You don't need the kind of global coordination you are talking about. Further, whitelists don't solve the problem. Under your scenarios, you can just as easily receive low volume spam from millions of fake accounts at the big providers. You're just relying on the provider to solve your spam problem.

vidarh · on June 30, 2015

Sorry, but these claims just demonstrate that you have not operated a large volume mail servers.

Yes, most of us do need to automatically block such sources because content analysis does not do a good job, and experience demonstrates that the vast majority of such messages are still spam.

> You're just relying on the provider to solve your spam problem.

Yes, we are. And you should be extremely happy they put in the effort they do, or your e-mail would be completely useless.

jlgaddis · on June 29, 2015

> Modern spam filtering is not purely based on white/black-lists. Statistical analysis of the content is performed.

Not purely, no, but content analysis is typically performed after whitelist/blacklist checks. If a host connecting to my mail servers is on a blacklist, there is no content analysis because the mail will be rejected before it gets that far.

c22 · on June 30, 2015

> 10 free messages * 20 major providers * 93mm computers = 18 billion spams per day

I don't get this, is this assuming all 93 million consumer connections are infected with the same malware?

vidarh · on June 30, 2015

It's assuming that they're all infected by some malware. Of course not all of them are, but realistically there are also thousands of providers, not 20.

vidarh · on June 30, 2015

How would my mail server know that the sender is a low volume source?

It's trivial to randomly cycle through the domains you're sending to in order to deliver at a low rate to any single domain.

> Further, allowing the occasional doesn't-look-like-spam-but-is-actually-spam message (if such a thing exists), isn't the end of the world.

It is when you allow the occasional such message from each of tens of millions of compromised machines worldwide.

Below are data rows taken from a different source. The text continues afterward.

Context: an optimization exercise on an open-source flow, tuned for small area, a short achievable clock period and few clock cycles per item. The choices shown serve that exercise and are no tape-out recipe.
At most, simulation tests tie the RTL to the original design; equivalence was not proved.
The clock port is modelled as an ideal driver, which makes a skipped or thinned clock tree look cheaper than it is; a real chip needs a root buffer or a tree.

==> flow/design.v <==
module sqrt #(parameter width=64)
(
input                           clk,
input                           rst_n,
input                           start,
input   [width - 1'b1 : 0]      sqrt_data,
output  [width/2 - 1'b1 : 0]    sqrt_o,
output                          done
);
reg                 busy;        
reg                 done_r;      
reg                 first;       
reg  [63:0]         x;           
reg  [3:0]          idx;         
reg  [3:0]          grp;         
reg  [31:0]         rem;         
reg  [31:0]         root;        
wire idle   = ~busy;
wire accept = start & idle;
assign done   = done_r;
assign sqrt_o = root;
wire [15:0] nz;
genvar gi;
generate
    for (gi = 0; gi < 16; gi = gi + 1) begin : g_nz
        assign nz[gi] = |x[gi*4 +: 4];
    end
endgenerate
wire [7:0] lv1;
wire [7:0] lp1;
generate
    for (gi = 0; gi < 8; gi = gi + 1) begin : g_l1
        assign lv1[gi] = nz[2*gi+1] | nz[2*gi];
        assign lp1[gi] = nz[2*gi+1];
    end
endgenerate
wire [3:0] lv2;
wire [1:0] lp2 [0:3];
generate
    for (gi = 0; gi < 4; gi = gi + 1) begin : g_l2
        assign lv2[gi] = lv1[2*gi+1] | lv1[2*gi];
        assign lp2[gi] = lv1[2*gi+1] ? {1'b1, lp1[2*gi+1]} : {1'b0, lp1[2*gi]};
    end
endgenerate
wire [1:0] lv3;
wire [2:0] lp3 [0:1];
generate
    for (gi = 0; gi < 2; gi = gi + 1) begin : g_l3
        assign lv3[gi] = lv2[2*gi+1] | lv2[2*gi];
        assign lp3[gi] = lv2[2*gi+1] ? {1'b1, lp2[2*gi+1]} : {1'b0, lp2[2*gi]};
    end
endgenerate
wire [3:0] lead = lv3[1] ? {1'b1, lp3[1]} : {1'b0, lp3[0]};
wire [3:0] cur  = first ? lead : idx;
wire [3:0] nidx = cur - 1'b1;
wire       last = (cur == 4'd0);
wire [2:0] esel = cur[3:1];
wire [2:0] osel = cur[0] ? cur[3:1] : cur[3:1] - 1'b1;
wire [31:0] xe, xo;
generate
    for (gi = 0; gi < 8; gi = gi + 1) begin : g_bank
        assign xe[gi*4 +: 4] = x[(2*gi)*4 +: 4];
        assign xo[gi*4 +: 4] = x[(2*gi+1)*4 +: 4];
    end
endgenerate
wire [3:0] ge = xe[esel*4 +: 4];
wire [3:0] go = xo[osel*4 +: 4];
wire [3:0] gcur = cur[0] ? go : ge;
wire [3:0] gnxt = cur[0] ? ge : go;
wire [3:0] g0 = gcur;
wire [1:0] s0 = (g0 >= 4'd9) ? 2'd3 : (g0 >= 4'd4) ? 2'd2 : (g0 != 4'd0) ? 2'd1 : 2'd0;
wire [3:0] rr0 = g0 - s0 * s0;
wire [3:0] r0  = s0[0] ? rr0 : rr0 - {s0, 1'b1};
wire [29:0] q0   = root[29:0];
wire        neg0 = rem[31];
wire [32:0] r1   = {rem[30:0], grp[3:2]} + {~neg0, q0 ^ {30{~neg0}}, 2'b11};
wire        neg1 = r1[32];
wire [30:0] q1   = {q0, ~neg1};
wire [33:0] r2   = {r1[31:0], grp[1:0]} + {~neg1, q1 ^ {31{~neg1}}, 2'b11};
wire        neg2 = r2[33];
wire idle_nx = accept ? 1'b0 : (idle | last);
always @(posedge clk or negedge rst_n) begin
    if (!rst_n) begin
        busy   <= 1'b0;
        done_r <= 1'b1;
    end else begin
        busy   <= ~idle_nx;
        done_r <= idle_nx;
    end
end
always @(posedge clk) begin
    first <= idle;
    if (idle)
        x <= sqrt_data;
    idx <= nidx;
    grp <= gnxt;
    rem <= first ? {{28{r0[3]}}, r0} : r2[31:0];
    if (busy)
        root <= first ? {30'd0, s0} : {q1, ~neg2};
end
endmodule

Recently we had to block inbound mail from most of Ukraine because hundreds of thousands of IP addresses belonging to Ukrainian ISPs were used to spam us. I started manually blocking /24's, but couldn't keep up, so we moved to blocking /16's, and even that was going too slowly to avoid affecting our systems.

Another time recently we had to block a particularly notorious Asian ISP that basically don't care that the millions of addresses in their net bocks all gets hijacked for spamming purposes (or quite possibly they do care as a result of being paid to look the other way).

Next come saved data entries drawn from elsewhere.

What follows belongs to an exercise in optimizing a design on an open flow for small area; a production flow would make more cautious choices. Only simulation tests tie the RTL to the original design; equivalence was not proved. No driver is modelled on the clock port, so clocking that relies on it looks cheaper here than on a real chip. No activity file was given, so power comes from the tool's default toggle rates.

==> flow/design.v, too long to show whole: its modules and the start of the top module <==
// module mfcc_dct: 1545 lines
module mfcc_dct(
    input         clk,
    input         rst,
    input  [15:0] in_data,
    input         in_valid,
    output        c0_valid,
    output [31:0] c0_data,
    output        c1_valid,
    output [31:0] c1_data,
    output        c2_valid,
    output [31:0] c2_data,
    output        c3_valid,
    output [31:0] c3_data,
    output        c4_valid,
    output [31:0] c4_data,
    output        c5_valid,
    output [31:0] c5_data,
    output        c6_valid,
    output [31:0] c6_data,
    output        c7_valid,
    output [31:0] c7_data,
    output        c8_valid,
    output [31:0] c8_data,
    output        c9_valid,
    output [31:0] c9_data,
    output        c10_valid,
    output [31:0] c10_data,
    output        c11_valid,
    output [31:0] c11_data,
    output        c12_valid,
    output [31:0] c12_data
    );
  // ...
==> flow/flow/run.sh <==
#!/bin/bash
# Own flow: the standard layout (standard.sh: standard synthesis, floorplan, placement,
# CTS, routing) with two changes passed to ORFS through its own variables:
#  - the port buffers that buffer_ports inserts are sky130_fd_sc_hd__buf_1 (ORFS otherwise picks
#    clkdlybuf4s50_1, 10 um2 each); every port still gets its buffer;
#  - clock_tree_synthesis runs without dummy loads.
set -euo pipefail
cd "$(dirname "$0")/.."
export BUFFER_PORTS_ARGS="-buffer_cell sky130_fd_sc_hd__buf_1"
export CTS_ARGS="-sink_clustering_enable -repair_clock_nets -dont_use_dummy_load -buf_list sky130_fd_sc_hd__clkbuf_16 -sink_clustering_size 30 -sink_clustering_max_diameter 60"
bash standard.sh > standard_flow.log 2>&1
==> flow/standard.sh <==
#!/bin/bash
# synth_recipe.tcl (not shown) runs the flow's synth.tcl, then flattens the netlist and writes it again
# the make line also repeats each setting of config.mk as NAME=value (left out here)
make -C /OpenROAD-flow-scripts/flow DESIGN_CONFIG=/design/flow/config.mk WORK_HOME=/design/flow/orfs CLKGATE_MAP_FILE= SYNTH_SCRIPT=/design/flow/synth_recipe.tcl "${@:-finish}"
==> flow/config.mk <==
export PLATFORM = sky130hd
export DESIGN_NAME = mfcc_dct
export DESIGN_NICKNAME = mfcc_dct
export VERILOG_FILES = /design/flow/design.v
export SDC_FILE = /design/flow/constraint.sdc
export NUM_CORES = 4
export LEC_CHECK = 0
export ABC_AREA = 1
export CAP_MARGIN = 20
export CORE_MARGIN = 2
export CORE_UTILIZATION = 65
export CTS_BUF_LIST = sky130_fd_sc_hd__clkbuf_16
export CTS_CLUSTER_DIAMETER = 60
export CTS_CLUSTER_SIZE = 30
export PLACE_DENSITY = 0.75
export SLEW_MARGIN = 20
==> flow/constraint.sdc <==
create_clock -name core_clock -period 10.0 [get_ports {clk}]
set_input_delay 2.0000 -clock core_clock [delete_from_list [all_inputs] [get_ports {clk}]]
set_output_delay 2.0000 -clock core_clock [all_outputs]
set_load 0.01 [all_outputs]
==> results.sh, run 1 <==
export IMPL_route_detailed_drc=0
export IMPL_cp_end_kind="register"
export IMPL_antenna_cells=3
export IMPL_hold_viol=0
export IMPL_die_area_um2=119000
export IMPL_powerClk_uw=4420
export IMPL_final_nonclk_buf_share_pct=2.88
export IMPL_top_layer="met5"
export IMPL_p_int_uw=12600
export IMPL_synthMuxAreaShare_pct=0.437
export IMPL_synthAdderAreaFrac_pct=9.38
export IMPL_peakVddDrop_mv=0.217
export IMPL_die_w_um=345
export IMPL_p_leak_uw=0.0322
export IMPL_syn_area_um2=75700
export IMPL_status="complete, no violations"
export IMPL_seq_share_pct=62.5
export IMPL_cp_endpoint="u1[15]"
export IMPL_ys_ff_latch=2325
export IMPL_cp_arrival_ns=9.68
export IMPL_comb_power_share_pct=14.9
export IMPL_yosys_area_top_type="dfxtp_1"
export IMPL_yosysSeqAreaShare_pct=65.6
export IMPL_crit_type="register to register"
export IMPL_grt_overflow=0
export IMPL_p_switching_uw=4630
export IMPL_dp_cells=7819
export IMPL_maxClockFrequency_mhz=108
export IMPL_synth_top_family_by_area="adder cells"
export IMPL_top_power_group="registers"
export IMPL_initial_utilization_pct=65.3
export IMPL_gr_usage_all_layers_pct=28.2
export IMPL_pg_comb_uw=2570
export IMPL_clkLatencyLatePin_ns=0.75
export IMPL_p_seq_share_pct=59.4
export IMPL_postRouteAntennaNets=0
==> inputs of run 2 (changes only) <==
--- a/flow/design.v
+++ b/flow/design.v
@@ -90,25 +90,25 @@
     wire [16:0] qhv = (rp == 2'd0) ? qv0 : (rp == 2'd1) ? qv1 : qv2;
     reg        b1, b2;           
     reg [3:0]  k1, k2;           
     reg [16:0] u1, v1, u2, v2;
     reg [1:0]  j1, j2;           
     reg [3:0]  ocnt;             
     wire f1 = ~b1 | (k1 == 4'd12);
     wire f2 = ~b2 | (k2 == 4'd12);
-    wire       have = (qn != 2'd0) | nv;
-    wire [16:0] hu = (qn != 2'd0) ? qhu : nu;
-    wire [16:0] hv = (qn != 2'd0) ? qhv : nvv;
+    wire       have = (qn != 2'd0);    
+    wire [16:0] hu = qhu;
+    wire [16:0] hv = qhv;
     wire [2:0]  hj = dj;
     wire ld1 = have & f1 & hj[0];    
     wire ld2 = have & f2 & ~hj[0];   
     wire disp = ld1 | ld2;
-    wire deq = disp & (qn != 2'd0);
-    wire enq = nv & ~(disp & (qn == 2'd0));
+    wire deq = disp;
+    wire enq = nv;
     always @(posedge clk) begin
         if (rst) begin
             qn <= 2'd0;
             wp <= 2'd0;
             rp <= 2'd0;
             dj <= 3'd7;
             b1 <= 1'b0;
             b2 <= 1'b0;
==> results.sh, run 2 <==
export IMPL_gr_usage_all_layers_pct=28.2
export IMPL_hold_viol=0
export IMPL_synth_ff_type="dfxtp_1"
export IMPL_synth_edff_count=310
export IMPL_layout_setup_ws_ns=0.681
export IMPL_slew_headroom_pct=20.0
export IMPL_synthArstFlopShare_pct=0
export IMPL_cp_arrival_ns=9.91
export IMPL_ys_ff_latch=2325
export IMPL_tritoncts="done"
export IMPL_vias=43100
export IMPL_cp_end_kind="register"
export IMPL_grt_pass1_wl_mm=249
export IMPL_num_io_pins=448
export IMPL_fin_crit_ns=9.32
export IMPL_regArea_um2=49700
export IMPL_area_growth_pct=5.16
export IMPL_slew_viol_final=0
export IMPL_drive_gt1_share_pct=4.86
export IMPL_dr_pass1_iters=8
export IMPL_hpwl_mm=119
export IMPL_syn_area_um2=75200
export IMPL_die_w_um=344
export IMPL_placed_cell_area_um2=76400
export IMPL_period_share_pct=93.2
export IMPL_cts_clk_slew_worst_paths_ns=0.10
export IMPL_setup_tns_ns=0
export IMPL_fin_skew_ns=0.100
export IMPL_hold_class="register to register"
export IMPL_cpMaxStageDelayCell="edfxtp_1"
export IMPL_final_common_cell="dfxtp_1"
export IMPL_core_area_um2=115000
export IMPL_worst_pin_slew_ns=1.18
export IMPL_initial_utilization_pct=65.6
export IMPL_p_leak_uw=0.0325
export IMPL_maxClockFrequency_mhz=107
export IMPL_n_fill_cell=8034
export IMPL_route_detailed_drc=0
export IMPL_cts_sinks=2325
export IMPL_crit_type="register to register"
export IMPL_yosys_area_top_type="dfxtp_1"
export IMPL_hold_depth=0
export IMPL_peakVddDrop_mv=0.908
export IMPL_p_switching_uw=11700
export IMPL_power_density_nw_per_um2=371
export IMPL_synth_area_per_cell_um2=12.0
export IMPL_final_cell_mix="2,011 x dfxtp_1, 709 x nand2_1, 556 x inv_1"
export IMPL_drtIter0Drc=4441
export IMPL_yosysTopAreaCellShare_pct=53.7
export IMPL_wl_per_cell_um=21.4
export IMPL_viasPerCell=5.46
export IMPL_grt_pass1_vias=41600
export IMPL_crit_required_ns=10.59
export IMPL_yosysSeqAreaShare_pct=66.1
export IMPL_netSwitchingFraction_pct=39.7
export IMPL_ys_top_cells_by_area="dfxtp_1 54%, edfxtp_1 12%, fa_1 7.3%"
export IMPL_stdcell_area_um2=79000
export IMPL_rr_worst_depth=38
export IMPL_worstPathMaxFanout=19
export IMPL_antenna_cells=0
export IMPL_comb_power_share_pct=47.5
export IMPL_die_h_um=344
export IMPL_antenna_found_initial=8
export IMPL_p_clk_share_pct=15.4
export IMPL_synth_top_cells_by_count="2,015 x dfxtp_1, 709 x nand2_1, 560 x inv_1"
export IMPL_place_gp_congestion=0.953
export IMPL_setup_violations=0
export IMPL_place_ws_ns=0.461
export IMPL_grt_overflow=0
export IMPL_ys_types=67
export IMPL_top_regs="rD1 x403, rD2 x403"
export IMPL_grt_setup_unrepaired="no"
export IMPL_rows=124
export IMPL_post_cts_setup_buffers=0
export IMPL_postRouteAntennaNets=0
export IMPL_status="complete, no violations"
export IMPL_drt_wl_total_mm=169
export IMPL_die_area_um2=118000
export IMPL_cts_buffers=107
export IMPL_cap_violations=0
export IMPL_yosys_cell_count_top_type="dfxtp_1"
export IMPL_layout_nets=6803
export IMPL_multi_input_area_um2=20200
export IMPL_cp_slowest_stage_delay_ns=0.55
export IMPL_crit_top_cell="fa_1"
export IMPL_syn_inst=6249
export IMPL_synth_warning_count=6
export IMPL_clkLatencyLatePin_ns=0.72
export IMPL_critical_path_startpoint_type="register"
export IMPL_grt_max_degree=78
export IMPL_p_int_uw=17700
export IMPL_io_buffer_count=446
export IMPL_p_seq_share_pct=37.1
[run 2: cell types whose count changed in the layout (fill, tap and decap cells not counted), sizes merged, moves of 6 or more]
cell	previous run	this run
inv	605	582
a22o	9	16
xor2	235	229
a21oi	273	264
nand3	65	86
nand2	690	724
a22oi	24	6
xnor2	48	55
a221oi	41	10
[run 2: per-layer routing]
layer	part of all wire, %	GRT usage (%)	vias up
met3	7.9	4.28	299
met5	0.033	0.321	-
met4	3.6	10.0	2
li1	-	-	20000
met1	44	41.7	20900
met2	44	42.6	1890
[run 2: worst paths after layout]
path,from,end,slack [ns]
worst max-delay path,j1[1],rA[1][29],0.68
worst min-delay path,rC2[10][15],rC2[11][15],0.27
worst max register to register,j1[1],rA[1][29],0.68
worst min register to register,rC2[10][15],rC2[11][15],0.27
[run 2: what timing repair did]
| action | 4_1_cts | 5_1_grt |
|---|---|---|
| hold buffers | 0 | 0 |
| gates resized for setup | 0 | 1 |
| setup endpoints to repair | 0 | 4 |
[run 2: cell families after synthesis]
kind of cell | count (synthesis) | synth area share (%)
flip-flops | 2325 | 66.1
buffers and inverters | 1105 | 7.14
AO/OA/AOI/OAI | 1074 | 8.01
AND/OR/NAND/NOR | 1024 | 5.59
adder cells (fa/ha/maj) | 402 | 9.44
XOR/XNOR | 284 | 3.31
multiplexers | 34 | 0.459
other | 1 | 0.00499
[run 2: worst max-delay path: cells and delay by family, from the launching register on]
family / cells / cell delay, ns
adders and majority gates: 12 / 5.09
and+or+nand+nor: 10 / 1.64
buffers and inverters: 8 / 0.94
AOI/OAI and AO/OA: 6 / 0.74
DFF: 1 / 0.55
xor gates and xnor gates: 2 / 0.29
[run 2: metrics by stage]
step	hold slack [ns]	cells	total power [uW]	util (%)
2_1_floorplan	0.310	6249	21400	-
3_5_place_dp	0.312	7785	25000	66.7
6_report	0.273	7892	29300	69.0
3_3_place_gp	0.310	7785	24500	66.7
5_1_grt	0.270	7892	31500	69.0
4_1_cts	0.269	7892	29400	69.0
[run 2: power groups by stage]
stage / Sequential (uW) / Combinational (uW) / Clock (uW)
2_1_floorplan: 10800 / 10600 / 0
3_3_place_gp: 11000 / 13400 / 0
3_5_place_dp: 11100 / 13900 / 0
4_1_cts: 10900 / 14000 / 4580
5_1_grt: 10900 / 15700 / 4860
6_report: 10900 / 13900 / 4510
[run 2: layout make-up]
class | count | share of cell area (%)
inverters | 597 | 2.85
flip-flops and latches | 2325 | 62.8
multi-input cells | 2819 | 25.6
well taps | 1512 | 2.39
clock buffers | 107 | 3.39
repair buffers | 532 | 2.93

This is business as usual when you operate anything but the smallest mail servers where you might get lucky and not get detected by spammers.

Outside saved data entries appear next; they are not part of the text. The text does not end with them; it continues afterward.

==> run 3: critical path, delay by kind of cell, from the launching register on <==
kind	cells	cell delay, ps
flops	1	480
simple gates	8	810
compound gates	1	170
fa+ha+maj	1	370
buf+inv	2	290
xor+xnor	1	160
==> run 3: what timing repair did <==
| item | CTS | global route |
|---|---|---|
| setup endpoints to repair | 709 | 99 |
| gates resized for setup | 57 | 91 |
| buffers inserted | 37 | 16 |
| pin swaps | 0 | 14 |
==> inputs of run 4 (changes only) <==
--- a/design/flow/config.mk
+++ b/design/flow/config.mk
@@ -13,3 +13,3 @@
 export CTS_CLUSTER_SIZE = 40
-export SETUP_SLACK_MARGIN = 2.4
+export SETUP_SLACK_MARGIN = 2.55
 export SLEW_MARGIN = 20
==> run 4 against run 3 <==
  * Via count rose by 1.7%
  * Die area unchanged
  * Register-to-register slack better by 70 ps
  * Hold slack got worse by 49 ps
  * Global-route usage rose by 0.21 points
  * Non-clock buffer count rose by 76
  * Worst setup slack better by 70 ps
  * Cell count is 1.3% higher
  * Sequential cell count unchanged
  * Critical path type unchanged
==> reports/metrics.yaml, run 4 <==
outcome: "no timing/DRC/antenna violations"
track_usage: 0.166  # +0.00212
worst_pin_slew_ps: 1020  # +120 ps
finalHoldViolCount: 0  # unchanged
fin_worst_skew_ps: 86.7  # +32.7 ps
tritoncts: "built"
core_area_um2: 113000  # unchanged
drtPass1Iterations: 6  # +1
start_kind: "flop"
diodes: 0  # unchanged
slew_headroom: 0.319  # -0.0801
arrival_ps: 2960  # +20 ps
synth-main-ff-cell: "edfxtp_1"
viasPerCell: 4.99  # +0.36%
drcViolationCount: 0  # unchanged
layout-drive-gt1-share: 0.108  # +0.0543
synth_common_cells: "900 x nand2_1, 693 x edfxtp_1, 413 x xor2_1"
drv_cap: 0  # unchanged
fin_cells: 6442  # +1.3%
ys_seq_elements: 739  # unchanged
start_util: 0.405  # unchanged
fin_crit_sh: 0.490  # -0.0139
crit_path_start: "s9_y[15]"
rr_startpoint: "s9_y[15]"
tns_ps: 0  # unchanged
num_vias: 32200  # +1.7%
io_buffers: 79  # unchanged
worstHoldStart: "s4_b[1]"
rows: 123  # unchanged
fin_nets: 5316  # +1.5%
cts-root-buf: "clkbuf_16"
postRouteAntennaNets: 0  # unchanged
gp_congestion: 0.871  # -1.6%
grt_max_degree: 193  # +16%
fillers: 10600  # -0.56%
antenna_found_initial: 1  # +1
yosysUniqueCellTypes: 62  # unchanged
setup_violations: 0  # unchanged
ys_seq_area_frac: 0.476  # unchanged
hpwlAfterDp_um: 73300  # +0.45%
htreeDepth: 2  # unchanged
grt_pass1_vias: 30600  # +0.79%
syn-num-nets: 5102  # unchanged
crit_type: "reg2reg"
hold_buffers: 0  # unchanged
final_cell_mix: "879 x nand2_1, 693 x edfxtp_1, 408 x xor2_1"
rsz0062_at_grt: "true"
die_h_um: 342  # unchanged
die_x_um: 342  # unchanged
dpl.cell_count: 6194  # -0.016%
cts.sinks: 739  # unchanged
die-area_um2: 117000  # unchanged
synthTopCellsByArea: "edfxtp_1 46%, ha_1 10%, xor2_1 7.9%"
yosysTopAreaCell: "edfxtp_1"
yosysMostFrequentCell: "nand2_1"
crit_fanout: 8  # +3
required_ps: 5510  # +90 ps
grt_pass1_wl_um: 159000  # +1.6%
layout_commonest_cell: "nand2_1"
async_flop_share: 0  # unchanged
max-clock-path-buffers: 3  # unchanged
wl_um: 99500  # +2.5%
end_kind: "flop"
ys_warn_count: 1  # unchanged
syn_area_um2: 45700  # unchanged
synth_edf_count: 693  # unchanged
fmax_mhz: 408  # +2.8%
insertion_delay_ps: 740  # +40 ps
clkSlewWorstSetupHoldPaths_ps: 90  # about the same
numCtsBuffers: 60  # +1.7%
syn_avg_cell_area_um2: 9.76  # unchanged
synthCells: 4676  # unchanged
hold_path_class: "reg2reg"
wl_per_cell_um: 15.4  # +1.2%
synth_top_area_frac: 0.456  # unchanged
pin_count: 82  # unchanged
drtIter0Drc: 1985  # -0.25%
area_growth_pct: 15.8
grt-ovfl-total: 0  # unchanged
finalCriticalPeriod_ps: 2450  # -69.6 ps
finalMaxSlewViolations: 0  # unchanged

We still receive spam sent from malware addressed at domains of clients we haven't hosted for half a decade, that's been picked up from peoples mail clients....

This is why a lot of people decide it's easier to just blanket block all dynamic IPs. It costs a lot of money to stay on top of spam, and a lot more if you decide to try to avoid collateral damage.

> The real spam problem that needed to be addressed was mailboxes being completely flooded with unsolicited messages. So flooded that it becomes impossible to read or even find the legitimate messages.

The practices you complain about are the reason why the spam problem is now contained sufficiently for e-mail to still be usable.

jsprogrammer · on June 30, 2015

Sounds like you can map out the compromised addresses and selectively block them.

Avoiding auto-spam-boxing new domains (as opposed to IP addresses), would be helpful. Any strategy that attempts to leverage multiple machines would still need to register and maintain many domain names, making such a spam strategy costly and more technically difficult. Further, an easy check for malicious users is to examine the websites at the domains suspected of spamming. Or even just WHOIS info.

jcranmer · on June 30, 2015

If spam detection requires human intervention, it is too slow. Domain reputation needs to converge within 3-5 minutes---even 30 minutes means you have lost the spam race.